SXSW FILM REVIEW: ‘What Keeps You Alive’ Creates A Bold Vision of Terror

[rating=8.00]

So many horror movies rely on so many cabins in the woods that it’s easy to let your mind shut down and your eyes glaze over when you start to see one moving in that direction. We know what we’re in for as soon as we see those forests and too often we mistake them for the trees. That’s a mistake I nearly made with What Keeps You Alive, a film that worked hard to win me over with its brutal psychological torment.

Writer/director Colin Minihan (It Stains the Sands Red) has crafted a taut and tense film that mixes elements of from across the horror spectrum to create a film that transcends itself to become a fine example of everything potentially great about modern horror. What Keeps You Alive is a film that makes you question what it is you think you know about the people closest to you while asking the simple question, how far would you go to save yourself?

Jackie and Jules (Hannah Emily Anderson and Brittany Allen, respectively) are a young married couple celebrating their first year anniversary in Jackie’s grandfather’s secluded lakeside cabin. What starts out as a romantic getaway quickly turns into a twisted game of survival, where horrifying truths are revealed and terrifying decisions must be made.

What Keeps You Alive is a psychologically harrowing, intense film that grabs on tight and never lets go. Alternately heartbreaking and terrifying, Minihan has emerged as a potential master of horror and suspense.
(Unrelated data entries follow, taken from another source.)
Context: an optimization exercise on an open-source flow, tuned for small area, a short achievable clock period and few clock cycles. The choices shown serve that exercise and are no tape-out recipe.
The RTL was checked by simulation tests, not by an equivalence proof against the original design.
Power and IR drop assume default switching activity.

==> design.v <==
module iono_crc5 (
    input  wire [7:0] d2,
    input  wire [7:0] d1,
    input  wire [2:0] d0_top,
    output reg  [4:0] crc
);
    reg [23:0] v;
    reg [5:0]  r;
    integer    i;
    always @(*) begin
        v = {d2, d1, d0_top, 5'h07};
        r = {1'b0, v[23:19]};
        for (i = 18; i >= 0; i = i - 1) begin
            r = {r[4:0], v[i]};
            if (r[5]) r = r ^ 6'h35;
        end
        crc = r[4:0];
    end
endmodule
Then tension builds to a relentless, gut wrenching level as more and more twisted secrets are revealed and the film rockets towards its conclusion.

While the script sometimes delivers some less than stellar dialogue, and some of the scenes play out a bit on the nose, What Keeps You Alive is still a bold take on the cabin in the woods trope that proves that old standards are capable of new life in the right hands. Minihan crafts several noteworthy scenes of psychological horror, including one set to “Moonlight Sonata” which sounds cliché but in Minihan’s hands becomes something bold and unique.

Without giving much away, both Anderson and Allen do a remarkable job carrying this entire film on their shoulders. Their cat and mouse game of jealousy, mistrust, and deceit is captivating to watch, and they handle the hard turns Minihan steers them towards with an impeccable aplomb.

This is psychological horror done right, and fans will revel in the darkly twisted tale What Keeps You Alive has to offer. Though it doesn’t offer anything overtly new, per se, its take on the trope is remarkable and the end result is a film that terrifies and delights, giving us a new answer to the old question, what secrets lurk in those woods?